<file path="src/lsu_settings.svh">
// width, memory size and credit depth macros for the load/store unit
`ifndef LSU_SETTINGS_SVH
`define LSU_SETTINGS_SVH

// data path
`define LSU_DW          32
`define LSU_MEM_BYTES   4096
`define LSU_AW          ($clog2(`LSU_MEM_BYTES))  // byte address bits

// queue sizes and credits
`define LSU_CMD_DEPTH   4  // sender starts with this many credits
`define LSU_RES_DEPTH   4  // result queue entries
`define LSU_RES_CREDITS 2  // consumer buffer size

// the command queue feeds a one-entry decode stage
`define LSU_DEC_CREDITS 1

`endif
</file>
<file path="src/riscv_lsu_pkg.sv">
// instruction-side types of the load/store unit
// funct3 access widths, command and result structs
`default_nettype none
`include "lsu_settings.svh"

package riscv_lsu_pkg;

  // funct3 of loads, stores use lsu_b, lsu_h and lsu_w
  typedef enum logic [2:0] {
    lsu_b  = 3'b000,  // lb / sb
    lsu_h  = 3'b001,  // lh / sh
    lsu_w  = 3'b010,  // lw / sw
    lsu_bu = 3'b100,  // lbu
    lsu_hu = 3'b101   // lhu
  } lsu_width_t;

  typedef logic [3:0] lsu_tag_t;  // destination register tag

  // command from the core
  typedef struct packed {
    logic               store;  // 1 store, 0 load
    lsu_width_t         width;
    logic [`LSU_AW-1:0] adr;    // byte address
    logic [`LSU_DW-1:0] wdt;    // store data, low aligned
    lsu_tag_t           tag;
  } lsu_cmd_t;

  // load result back to the core
  typedef struct packed {
    lsu_tag_t           tag;
    logic [`LSU_DW-1:0] rdt;    // extended load data
  } lsu_res_t;

endpackage : riscv_lsu_pkg

`default_nettype wire

</file>
<file path="src/mem_bus_pkg.sv">
// memory-bus types
// request struct and side info for loads in flight
`default_nettype none
`include "lsu_settings.svh"

package mem_bus_pkg;

  localparam int unsigned mem_sw = `LSU_DW/8;        // byte lanes
  localparam int unsigned mem_ow = $clog2(mem_sw);   // byte offset bits
  localparam int unsigned mem_aw = `LSU_AW - mem_ow; // word address bits

  typedef struct packed {
    logic                     wen;
    logic [mem_sw-1:0]        sel;  // byte select
    logic [mem_aw-1:0]        adr;  // word address
    logic [mem_sw-1:0][8-1:0] wdt;  // data already on its lanes
  } mem_req_t;

  // travels beside a load until the data returns
  typedef struct packed {
    riscv_lsu_pkg::lsu_tag_t   tag;
    riscv_lsu_pkg::lsu_width_t width;
    logic [mem_ow-1:0]         off;  // byte offset in word
  } mem_ld_t;

endpackage : mem_bus_pkg

`default_nettype wire

</file>
<file path="src/lsu_decode.sv">
// decode stage of the load/store unit
// holds one command, forms byte select and lane data, issues to memory
`default_nettype none
`include "lsu_settings.svh"

module lsu_decode (
  input  logic                    clk,
  input  logic                    reset,
  input  logic                    cmd_valid,
  input  riscv_lsu_pkg::lsu_cmd_t cmd,
  output logic                    cmd_grant,     // stage free again
  input  logic                    space_credit,  // result queue popped
  output logic                    req,
  output mem_bus_pkg::mem_req_t   mem_req,
  output logic                    ld_valid,
  output mem_bus_pkg::mem_ld_t    mem_ld
);

  import riscv_lsu_pkg::*;
  import mem_bus_pkg::*;

  localparam int unsigned spw = $clog2(`LSU_RES_DEPTH + 1);

  logic              held;      // stage occupied
  lsu_cmd_t          cmd_q;
  logic [spw-1:0]    space;     // free result slots
  logic              issue;
  logic              issue_ld;
  logic [mem_ow-1:0] off;
  logic [mem_sw-1:0] sel;

  assign off       = cmd_q.adr[mem_ow-1:0];
  // stores need no result space
  assign issue     = held && (cmd_q.store || (space != '0));
  assign issue_ld  = issue && !cmd_q.store;
  assign cmd_grant = issue;

  always_comb begin
    case (cmd_q.width)
      lsu_b, lsu_bu: sel = mem_sw'(1) << off;
      lsu_h, lsu_hu: sel = mem_sw'(3) << off;
      default:       sel = '1;
    endcase
  end

  //////////////////////////////////////////////////////////////////////
  // hold register and space count
  //////////////////////////////////////////////////////////////////////

  always_ff @(posedge clk) begin
    if (reset) begin
      held  <= 1'b0;
      space <= spw'(`LSU_RES_DEPTH);
    end else begin
      if (cmd_valid) begin
        held <= 1'b1;
      end else if (issue) begin
        held <= 1'b0;
      end
      space <= space + spw'(space_credit) - spw'(issue_ld);
    end
  end

  always_ff @(posedge clk) begin
    if (cmd_valid) begin
      cmd_q <= cmd;
    end
  end

  //////////////////////////////////////////////////////////////////////
  // issue register
  //////////////////////////////////////////////////////////////////////

  always_ff @(posedge clk) begin
    if (reset) begin
      req      <= 1'b0;
      ld_valid <= 1'b0;
    end else begin
      req      <= issue;
      ld_valid <= issue_ld;
    end
  end

  always_ff @(posedge clk) begin
    if (issue) begin
      mem_req.wen  <= cmd_q.store;
      mem_req.sel  <= sel;
      mem_req.adr  <= cmd_q.adr[mem_ow +: mem_aw];
      mem_req.wdt  <= cmd_q.wdt << {off, 3'b000};  // move onto its lanes
      mem_ld.tag   <= cmd_q.tag;
      mem_ld.width <= cmd_q.width;
      mem_ld.off   <= off;
    end
  end

endmodule : lsu_decode

`default_nettype wire

</file>
<file path="config.mk">
export PLATFORM = sky130hd
export DESIGN_NAME = lsu_decode
export DESIGN_NICKNAME = d
export VERILOG_FILES = /design/src/riscv_lsu_pkg.sv /design/src/mem_bus_pkg.sv /design/src/lsu_decode.sv
export VERILOG_INCLUDE_DIRS = /design/src
export SDC_FILE = /design/constraint.sdc
export NUM_CORES = 1
export LEC_CHECK = 0
export BUFFER_PORTS_ARGS = -buffer_cell sky130_fd_sc_hd__buf_2
export CORE_MARGIN = 3
export CORE_UTILIZATION = 40
export CTS_BUF_LIST = sky130_fd_sc_hd__clkbuf_8
export DETAILED_ROUTE_END_ITERATION = 8
export GPL_TIMING_DRIVEN = 0
export HOLD_SLACK_MARGIN = 0.08
export SETUP_SLACK_MARGIN = 0.3
export SYNTH_ARGS = -nofsm -noshare
export SYNTH_HDL_FRONTEND = slang
export SYNTH_SLANG_ARGS = --single-unit
</file>
<file path="constraint.sdc">
create_clock -name clk -period 5.5 [get_ports clk]
set_clock_uncertainty 0.15 [all_clocks]
set_input_delay 0 -clock clk [delete_from_list [all_inputs] [get_ports clk]]
set_output_delay 0 -clock clk [all_outputs]
set_load 0.03 [all_outputs]
</file>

■ Exercise brief: Every entry that appears above should be duplicated exactly.

■ Expected output:
<file path="src/lsu_settings.svh">
// width, memory size and credit depth macros for the load/store unit
`ifndef LSU_SETTINGS_SVH
`define LSU_SETTINGS_SVH

// data path
`define LSU_DW          32
`define LSU_MEM_BYTES   4096
`define LSU_AW          ($clog2(`LSU_MEM_BYTES))  // byte address bits

// queue sizes and credits
`define LSU_CMD_DEPTH   4  // sender starts with this many credits
`define LSU_RES_DEPTH   4  // result queue entries
`define LSU_RES_CREDITS 2  // consumer buffer size

// the command queue feeds a one-entry decode stage
`define LSU_DEC_CREDITS 1

`endif
</file>
<file path="src/riscv_lsu_pkg.sv">
// instruction-side types of the load/store unit
// funct3 access widths, command and result structs
`default_nettype none
`include "lsu_settings.svh"

package riscv_lsu_pkg;

  // funct3 of loads, stores use lsu_b, lsu_h and lsu_w
  typedef enum logic [2:0] {
    lsu_b  = 3'b000,  // lb / sb
    lsu_h  = 3'b001,  // lh / sh
    lsu_w  = 3'b010,  // lw / sw
    lsu_bu = 3'b100,  // lbu
    lsu_hu = 3'b101   // lhu
  } lsu_width_t;

  typedef logic [3:0] lsu_tag_t;  // destination register tag

  // command from the core
  typedef struct packed {
    logic               store;  // 1 store, 0 load
    lsu_width_t         width;
    logic [`LSU_AW-1:0] adr;    // byte address
    logic [`LSU_DW-1:0] wdt;    // store data, low aligned
    lsu_tag_t           tag;
  } lsu_cmd_t;

  // load result back to the core
  typedef struct packed {
    lsu_tag_t           tag;
    logic [`LSU_DW-1:0] rdt;    // extended load data
  } lsu_res_t;

endpackage : riscv_lsu_pkg

`default_nettype wire

</file>
<file path="src/mem_bus_pkg.sv">
// memory-bus types
// request struct and side info for loads in flight
`default_nettype none
`include "lsu_settings.svh"

package mem_bus_pkg;

  localparam int unsigned mem_sw = `LSU_DW/8;        // byte lanes
  localparam int unsigned mem_ow = $clog2(mem_sw);   // byte offset bits
  localparam int unsigned mem_aw = `LSU_AW - mem_ow; // word address bits

  typedef struct packed {
    logic                     wen;
    logic [mem_sw-1:0]        sel;  // byte select
    logic [mem_aw-1:0]        adr;  // word address
    logic [mem_sw-1:0][8-1:0] wdt;  // data already on its lanes
  } mem_req_t;

  // travels beside a load until the data returns
  typedef struct packed {
    riscv_lsu_pkg::lsu_tag_t   tag;
    riscv_lsu_pkg::lsu_width_t width;
    logic [mem_ow-1:0]         off;  // byte offset in word
  } mem_ld_t;

endpackage : mem_bus_pkg

`default_nettype wire

</file>
<file path="src/lsu_decode.sv">
// decode stage of the load/store unit
// holds one command, forms byte select and lane data, issues to memory
`default_nettype none
`include "lsu_settings.svh"

module lsu_decode (
  input  logic                    clk,
  input  logic                    reset,
  input  logic                    cmd_valid,
  input  riscv_lsu_pkg::lsu_cmd_t cmd,
  output logic                    cmd_grant,     // stage free again
  input  logic                    space_credit,  // result queue popped
  output logic                    req,
  output mem_bus_pkg::mem_req_t   mem_req,
  output logic                    ld_valid,
  output mem_bus_pkg::mem_ld_t    mem_ld
);

  import riscv_lsu_pkg::*;
  import mem_bus_pkg::*;

  localparam int unsigned spw = $clog2(`LSU_RES_DEPTH + 1);

  logic              held;      // stage occupied
  lsu_cmd_t          cmd_q;
  logic [spw-1:0]    space;     // free result slots
  logic              issue;
  logic              issue_ld;
  logic [mem_ow-1:0] off;
  logic [mem_sw-1:0] sel;

  assign off       = cmd_q.adr[mem_ow-1:0];
  // stores need no result space
  assign issue     = held && (cmd_q.store || (space != '0));
  assign issue_ld  = issue && !cmd_q.store;
  assign cmd_grant = issue;

  always_comb begin
    case (cmd_q.width)
      lsu_b, lsu_bu: sel = mem_sw'(1) << off;
      lsu_h, lsu_hu: sel = mem_sw'(3) << off;
      default:       sel = '1;
    endcase
  end

  //////////////////////////////////////////////////////////////////////
  // hold register and space count
  //////////////////////////////////////////////////////////////////////

  always_ff @(posedge clk) begin
    if (reset) begin
      held  <= 1'b0;
      space <= spw'(`LSU_RES_DEPTH);
    end else begin
      if (cmd_valid) begin
        held <= 1'b1;
      end else if (issue) begin
        held <= 1'b0;
      end
      space <= space + spw'(space_credit) - spw'(issue_ld);
    end
  end

  always_ff @(posedge clk) begin
    if (cmd_valid) begin
      cmd_q <= cmd;
    end
  end

  //////////////////////////////////////////////////////////////////////
  // issue register
  //////////////////////////////////////////////////////////////////////

  always_ff @(posedge clk) begin
    if (reset) begin
      req      <= 1'b0;
      ld_valid <= 1'b0;
    end else begin
      req      <= issue;
      ld_valid <= issue_ld;
    end
  end

  always_ff @(posedge clk) begin
    if (issue) begin
      mem_req.wen  <= cmd_q.store;
      mem_req.sel  <= sel;
      mem_req.adr  <= cmd_q.adr[mem_ow +: mem_aw];
      mem_req.wdt  <= cmd_q.wdt << {off, 3'b000};  // move onto its lanes
      mem_ld.tag   <= cmd_q.tag;
      mem_ld.width <= cmd_q.width;
      mem_ld.off   <= off;
    end
  end

endmodule : lsu_decode

`default_nettype wire

</file>
<file path="config.mk">
export PLATFORM = sky130hd
export DESIGN_NAME = lsu_decode
export DESIGN_NICKNAME = d
export VERILOG_FILES = /design/src/riscv_lsu_pkg.sv /design/src/mem_bus_pkg.sv /design/src/lsu_decode.sv
export VERILOG_INCLUDE_DIRS = /design/src
export SDC_FILE = /design/constraint.sdc
export NUM_CORES = 1
export LEC_CHECK = 0
export BUFFER_PORTS_ARGS = -buffer_cell sky130_fd_sc_hd__buf_2
export CORE_MARGIN = 3
export CORE_UTILIZATION = 40
export CTS_BUF_LIST = sky130_fd_sc_hd__clkbuf_8
export DETAILED_ROUTE_END_ITERATION = 8
export GPL_TIMING_DRIVEN = 0
export HOLD_SLACK_MARGIN = 0.08
export SETUP_SLACK_MARGIN = 0.3
export SYNTH_ARGS = -nofsm -noshare
export SYNTH_HDL_FRONTEND = slang
export SYNTH_SLANG_ARGS = --single-unit
</file>
<file path="constraint.sdc">
create_clock -name clk -period 5.5 [get_ports clk]
set_clock_uncertainty 0.15 [all_clocks]
set_input_delay 0 -clock clk [delete_from_list [all_inputs] [get_ports clk]]
set_output_delay 0 -clock clk [all_outputs]
set_load 0.03 [all_outputs]
</file>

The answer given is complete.